Magnetic resonance imaging for non-invasive clinical evaluation of normal and regenerated cartilage

Abstract

With the development of tissue engineering and regenerative medicine, it is much desired to establish bioimaging techniques to monitor the real-time regeneration efficacy in vivo in a non-invasive way. Herein, we tried magnetic resonance imaging (MRI) to evaluate knee cartilage regeneration after implanting a biomaterial scaffold seeded with chondrocytes, namely, matrix-induced autologous chondrocyte implantation (MACI). After summary of the T2 mapping and the T1-related delayed gadolinium-enhanced MRI imaging of cartilage (dGEMRIC) in vitro and in vivo in the literature, these two MRI techniques were tried clinically. In this study, 18 patients were followed up for 1 year.
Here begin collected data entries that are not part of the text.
[src/sv/serial_packet_receiver_unit_macros.svh]
// Assertion macros shared by the receiver RTL.
// SPRX_ASSERT_NOW checks the consequent in the same cycle as the antecedent.
// SPRX_ASSERT_NEXT checks the consequent in the cycle after the antecedent.
`ifndef SERIAL_PACKET_RECEIVER_UNIT_MACROS_SVH
`define SERIAL_PACKET_RECEIVER_UNIT_MACROS_SVH

`ifndef SYNTHESIS
`define SPRX_ASSERT_NOW(label, clk, rst_n, ante, cons) \
  label: assert property (@(posedge clk) disable iff (!rst_n) (ante) |-> (cons)) \
    else $error("receiver assertion failed");
`define SPRX_ASSERT_NEXT(label, clk, rst_n, ante, cons) \
  label: assert property (@(posedge clk) disable iff (!rst_n) (ante) |=> (cons)) \
    else $error("receiver assertion failed");
`else
`define SPRX_ASSERT_NOW(label, clk, rst_n, ante, cons)
`define SPRX_ASSERT_NEXT(label, clk, rst_n, ante, cons)
`endif

`endif

[src/sv/sprx_pkg.sv]
package sprx_pkg;

  // Default parameter capacity of one frame.
  localparam int unsigned MAX_PARAMS_DEF = 64;

  localparam logic [7:0]  HEADER_BYTE       = 8'hFF;
  localparam logic [7:0]  DEVICE_ID_RESET   = 8'd1;
  localparam logic [15:0] GAP_LIMIT_RESET   = 16'd100;
  localparam logic [7:0]  MIN_LENGTH        = 8'd2;
  localparam logic [8:0]  FRAME_OVERHEAD    = 9'd4;

  // Frame positions with special meaning.
  localparam logic [8:0]  POS_ID            = 9'd2;
  localparam logic [8:0]  POS_LENGTH        = 9'd3;

  // Status codes of a result item.
  localparam logic [1:0]  ST_INCOMPLETE     = 2'd0;
  localparam logic [1:0]  ST_COMPLETE       = 2'd1;
  localparam logic [1:0]  ST_CHECKSUM_ERR   = 2'd2;
  localparam logic [1:0]  ST_LENGTH_ERR     = 2'd3;

  // Configuration register indexes.
  localparam logic        REG_DEVICE_ID     = 1'b0;
  localparam logic        REG_GAP_LIMIT     = 1'b1;

  typedef struct packed {
    logic [7:0]  rx_byte;
    logic [15:0] idle_ticks;
  } in_t;

  typedef struct packed {
    logic [1:0] status;
    logic [8:0] byte_position;
    logic [7:0] data_byte;
    logic [8:0] frame_bytes;
  } out_t;

  typedef struct packed {
    logic [8:0] byte_count;
    logic [7:0] length_byte;
    logic [7:0] running_sum;
  } frame_state_t;

endpackage

[src/sv/sprx_parse.sv]
module sprx_parse #(
  parameter int unsigned MAX_PARAMS = sprx_pkg::MAX_PARAMS_DEF
) (
  input  sprx_pkg::in_t         item,
  input  sprx_pkg::frame_state_t cur,
  input  logic [7:0]            device_id,
  input  logic [15:0]           gap_limit,
  output sprx_pkg::frame_state_t nxt,
  output sprx_pkg::out_t        result
);
  import sprx_pkg::*;

  localparam logic [7:0] MAX_LENGTH = 8'(MAX_PARAMS + 2);

  logic         gap_restart;
  frame_state_t base;
  logic [8:0]   count_inc;
  logic [8:0]   frame_len;
  logic [7:0]   b;

  assign b           = item.rx_byte;
  assign gap_restart = item.idle_ticks > gap_limit;
  assign base        = gap_restart ? '0 : cur;
  assign count_inc   = base.byte_count + 9'd1;
  assign frame_len   = {1'b0, base.length_byte} + FRAME_OVERHEAD;

  always_comb begin
    nxt                  = base;
    result.status        = ST_INCOMPLETE;
    result.byte_position = '0;
    result.data_byte     = b;
    result.frame_bytes   = '0;

    if (base.byte_count < POS_ID) begin
      // Header bytes: anything other than the header value drops the frame.
      if (b == HEADER_BYTE) begin
        nxt.byte_count       = count_inc;
        result.byte_position = count_inc;
      end else begin
        nxt = '0;
      end
    end else if (base.byte_count == POS_ID) begin
      if (b == device_id) begin
        nxt.byte_count       = count_inc;
        nxt.running_sum      = b;
        result.byte_position = count_inc;
      end else begin
        nxt = '0;
      end
    end else if (base.byte_count == POS_LENGTH) begin
      result.byte_position = count_inc;
      if (b < MIN_LENGTH || b > MAX_LENGTH) begin
        result.status = ST_LENGTH_ERR;
        nxt           = '0;
      end else begin
        nxt.length_byte = b;
        nxt.running_sum = base.running_sum + b;
        nxt.byte_count  = count_inc;
      end
    end else begin
      result.byte_position = count_inc;
      if (count_inc >= frame_len) begin
        // Checksum byte closes the frame.
        result.frame_bytes = frame_len;
        result.status      = (b == ~base.running_sum) ? ST_COMPLETE : ST_CHECKSUM_ERR;
        nxt                = '0;
      end else begin
        nxt.byte_count  = count_inc;
        nxt.running_sum = base.running_sum + b;
      end
    end
  end

endmodule

[src/sv/serial_packet_receiver_unit.sv]
// An accepted item is parsed from the input register into the result register,
// where its result is presented; a stalled result holds it back. Throughput:
// one item per cycle unless stalled, set by the single parse step between them.
// Reset (synchronous, rst_n low): framing state and valid flags clear,
// device_id returns to 1 and gap_limit to 100.
`include "serial_packet_receiver_unit_macros.svh"

module serial_packet_receiver_unit #(
  parameter int unsigned MAX_PARAMS = sprx_pkg::MAX_PARAMS_DEF
) (
  input  logic           clk,
  input  logic           rst_n,
  // Input channel
  input  logic           in_valid,
  output logic           in_ready,
  input  sprx_pkg::in_t  in_data,
  // Result channel
  output logic           out_valid,
  input  logic           out_ready,
  output sprx_pkg::out_t out_data,
  // Configuration port
  input  logic           cfg_we,
  input  logic           cfg_index,
  input  logic [15:0]    cfg_wdata
);
  import sprx_pkg::*;

  // Two-entry pipeline. The input register holds an accepted item until the
  // result register can take its parse result; framing state is updated in
  // the same cycle the result is registered, so each item sees the state
  // left by the one before it. The input side keeps accepting while a result
  // waits, as long as the input register drains or is empty.

  logic         s1_valid_r;
  in_t          s1_data_r;
  logic         out_valid_r;
  out_t         out_data_r;
  frame_state_t state_r;
  frame_state_t state_nxt;
  out_t         result_nxt;
  logic [7:0]   device_id_r;
  logic [15:0]  gap_limit_r;
  logic         advance;
  logic         in_fire;

  assign advance   = s1_valid_r && (!out_valid_r || out_ready);
  assign in_ready  = !s1_valid_r || advance;
  assign in_fire   = in_valid && in_ready;
  assign out_valid = out_valid_r;
  assign out_data  = out_data_r;

  // The parse step: gap check, header and id match, length check, running
  // sum and checksum compare, all from the current framing state.
  sprx_parse #(
    .MAX_PARAMS (MAX_PARAMS)
  ) u_parse (
    .item      (s1_data_r),
    .cur       (state_r),
    .device_id (device_id_r),
    .gap_limit (gap_limit_r),
    .nxt       (state_nxt),
    .result    (result_nxt)
  );

  // Configuration registers; writes are expected only while the block is idle.
  always_ff @(posedge clk) begin
    if (!rst_n) begin
      device_id_r <= DEVICE_ID_RESET;
      gap_limit_r <= GAP_LIMIT_RESET;
    end else if (cfg_we) begin
      unique case (cfg_index)
        REG_DEVICE_ID: device_id_r <= cfg_wdata[7:0];
        REG_GAP_LIMIT: gap_limit_r <= cfg_wdata;
        default:       ;
      endcase
    end
  end

  // Input register.
  always_ff @(posedge clk) begin
    if (!rst_n) begin
      s1_valid_r <= 1'b0;
    end else if (in_ready) begin
      s1_valid_r <= in_valid;
    end
  end

  always_ff @(posedge clk) begin
    if (in_fire) begin
      s1_data_r <= in_data;
    end
  end

  // Framing state and result valid.
  always_ff @(posedge clk) begin
    if (!rst_n) begin
      state_r     <= '0;
      out_valid_r <= 1'b0;
    end else begin
      if (advance) begin
        state_r <= state_nxt;
      end
      if (advance) begin
        out_valid_r <= 1'b1;
      end else if (out_ready) begin
        out_valid_r <= 1'b0;
      end
    end
  end

  // Result register; payload needs no reset.
  always_ff @(posedge clk) begin
    if (advance) begin
      out_data_r <= result_nxt;
    end
  end

  // Once the length byte is taken, the frame never runs past its own end.
  `SPRX_ASSERT_NOW(a_count_in_frame, clk, rst_n,
    state_r.byte_count > POS_LENGTH,
    state_r.byte_count < {1'b0, state_r.length_byte} + FRAME_OVERHEAD)

  // A closed frame reports its length at the position of its checksum byte.
  `SPRX_ASSERT_NOW(a_total_matches_pos, clk, rst_n,
    out_valid_r && (out_data_r.status == ST_COMPLETE || out_data_r.status == ST_CHECKSUM_ERR),
    out_data_r.frame_bytes == out_data_r.byte_position)

  // A dropped byte never carries a final status.
  `SPRX_ASSERT_NOW(a_drop_incomplete, clk, rst_n,
    out_valid_r && out_data_r.byte_position == 9'd0,
    out_data_r.status == ST_INCOMPLETE)

  // A stalled result with a full input register blocks the input side.
  `SPRX_ASSERT_NOW(a_stall_blocks_input, clk, rst_n,
    s1_valid_r && out_valid_r && !out_ready,
    !in_ready)

  // Framing state changes only when an item moves into the result register.
  `SPRX_ASSERT_NEXT(a_state_holds, clk, rst_n,
    !advance,
    state_r == $past(state_r))

endmodule

[config.mk]
export PLATFORM = sky130hd
export DESIGN_NAME = serial_packet_receiver_unit
export DESIGN_NICKNAME = d
export VERILOG_FILES = /design/src/sv/sprx_pkg.sv /design/src/sv/sprx_parse.sv /design/src/sv/serial_packet_receiver_unit.sv
export VERILOG_INCLUDE_DIRS = /design/src /design/src/sv
export SDC_FILE = /design/constraint.sdc
export NUM_CORES = 1
export LEC_CHECK = 0
export BUFFER_PORTS_ARGS = -buffer_cell sky130_fd_sc_hd__buf_2
export CAP_MARGIN = 20
export CELL_PAD_IN_SITES_DETAIL_PLACEMENT = 1
export CELL_PAD_IN_SITES_GLOBAL_PLACEMENT = 2
export CORE_UTILIZATION = 37
export DETAILED_ROUTE_END_ITERATION = 10
export GPL_TIMING_DRIVEN = 0
export PLACE_DENSITY = 0.81
export SETUP_SLACK_MARGIN = 0.15
export SLEW_MARGIN = 25
export SYNTH_ARGS = -nofsm -noshare
export SYNTH_HDL_FRONTEND = slang
export SYNTH_HIERARCHICAL = 1
export SYNTH_SLANG_ARGS = --single-unit
[constraint.sdc]
create_clock -name clk -period 4.75 [get_ports clk]
set_input_delay 0.95 -clock clk [delete_from_list [all_inputs] [get_ports clk]]
set_output_delay 0.95 -clock clk [all_outputs]
set_load 0.02 [all_outputs]
==> reports/metrics.yaml <==
max_cap_viols: 0
cts_buffers: 9
worst-slew-pin-transition_ns: 0.8421
critical_path.reg2reg.startpoint: "s1_data_r[15]"
final_util_pct: 46.80
floorplan.rows: 44
tritoncts: "built"
timing.critical_path.buf_inv: 3
synth_nets: 664
ctsHoldBuffers: 0
design.final.nets: 765
vdd_ir_drop_max_mv: 0.2039
post-layout-total-power_w: 0.001989
synth_cells: 581
dp_hpwl_um: 11110
critical_path_cell_count: 21
post-synth-top-area-cell: "sky130_fd_sc_hd__edfxtp_1"
setup_viol_count_final: 0
synth.cells.most_frequent: "sky130_fd_sc_hd__nand2_1 (129), sky130_fd_sc_hd__edfxtp_1 (52), sky130_fd_sc_hd__dfxtp_1 (51)"
critical_path.cell_chain: "ha_4, nand4_4, or2_1, a211o_1, a31o_4, buf_4, buf_4, and2_1, ha_4, nand2_2, xor2_2, nor2_2, ha_2, inv_1, o21ai_1, a21oi_2, or2_2, a22o_1, a22o_1, nand2_1, mux2i_1"
post_synth_edffs: 52
syn-mean-instance-area_um2: 9.710
maxClockFrequency_ghz: 0.2260
critPathArrivalTime_ns: 4.66
clock_sinks: 103
firstDrtPassIters: 7
fin_skew_ns: 0.009687
timing.hold.ws_ns: 0.4545
hp-class: "register to register"
reg2reg_to: "state_r[13]"
grt_ovf: 0
crit_path_top_delay_cell: "sky130_fd_sc_hd__edfxtp_1"
fraction_of_final_layout_cells_sized_beyond_drive_strength_1_pct: 25.04
cp_top_family: "compound AO/OA/AOI/OAI gates"
synthMostInstantiatedCell: "sky130_fd_sc_hd__nand2_1"
whs_path_depth: 2
gp_congestion: 0.8100
hold-path-endpoint: "state_r[5]"
ctsRootBufferMaster: "sky130_fd_sc_hd__clkbuf_16"
worst_ep_required_time_ns: 4.99
synth_xor_xnor_area_share_pct: 3.881
place.port_buffers: 74
finalWirelength_um: 14810
layout_worst_path_cycle_share_pct: 93.14
holdCritStartpoint: "state_r[5]"
yosysSeqAreaShare_pct: 45.78
design.die.area_um2: 15750
detail-route-antenna-nets: 0
startpoint_kind_of_the_worst_setup_timing_path: "register"
fin_crit_ns: 4.424
hold_viol_final: 0
critical_path.endpoint_type: "register"
synth_async_sr_flop_share_pct: 0
post_synth_instance_area_um2: 5642
antenna_violations_before_repair: 0
critPathMaxStageDelay_ns: 0.44
synth_compound_gate_area_share_pct: 13.88
yosys_warnings: 6
drc: 7
synthSimpleGateAreaFrac_pct: 18.14
timing.max_slew.rel_slack_pct: 42.97
largest_family_of_logic_cells_by_synthesized_area: "simple AND/OR/NAND/NOR gates"
area_share_of_the_leading_cell_type_in_the_synthesized_netlist_pct: 27.68
diodes: 0
violations: "design-rule violations"
outcome: "finished with violations"
yosysUniqueCellTypes: 60
starting_utilization_of_the_core_area_pct: 38.38
grt_max_degree: 38
post_synth_main_area_contributors: "sky130_fd_sc_hd__edfxtp_1 (28%), sky130_fd_sc_hd__dfxtp_1 (18%), sky130_fd_sc_hd__nand2_1 (8.6%), sky130_fd_sc_hd__ha_1 (8.0%), sky130_fd_sc_hd__mux2i_1 (4.4%)"
rrSetupSlack_ns: 0.33
fin_ws_ns: 0.3259
timing.setup.critical_path_class: "register to register"
via_count_of_the_first_global_routing_pass: 4861
globalRouteTotalUtil_pct: 19.82
cts_buffer_depth: 2
die_height_um: 125.5
routed_wire_length_per_instance_um: 17.00
die_w_um: 125.5
routed-via-count: 4488
critical_path_peak_fanout: 10
flow.area_growth_from_synthesis_pct: 21.93
post_synth_fa_ha_maj_area_fraction_pct: 8.339
rsz_0062_raised_after_global_routing: "true"
wire_length_of_the_first_global_routing_pass_um: 24280
worst-r2r-cell-count: 21
synth.area.mux_share_pct: 4.436
ys.flop_type: "sky130_fd_sc_hd__edfxtp_1"
clock_latency_reported_for_the_late_side_of_the_worst_skew_pair_ns: 0.35
timing.final.max_slew_violations: 0
vias_per_cell: 5.153
drt_first_iter_violations: 169
design.core.area_um2: 14700
postSynthRegisterBits: 103
cts.reportedPaths.clkPinSlew_ns: 0.07
post-place-ws_ns: -0.5405
top_level_i_o_count: 76
cts_max_level: 3
power.static_leakage_nw: 2.752
power_per_cell_area_nw_per_um2: 289.1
It was found that there was a significant difference between the regeneration site and the neighboring normal site (control), and the difference gradually diminished with regeneration time up to 1 year according to both the quantitative T1 and T2 MRI methods. We further established the correlation between the quantitative evaluation of MRI and the clinical Lysholm scores for the first time. Hence, the MRI technique was confirmed to be a feasible semi-quantitative yet non-invasive way to evaluate the in vivo regeneration of knee articular cartilage.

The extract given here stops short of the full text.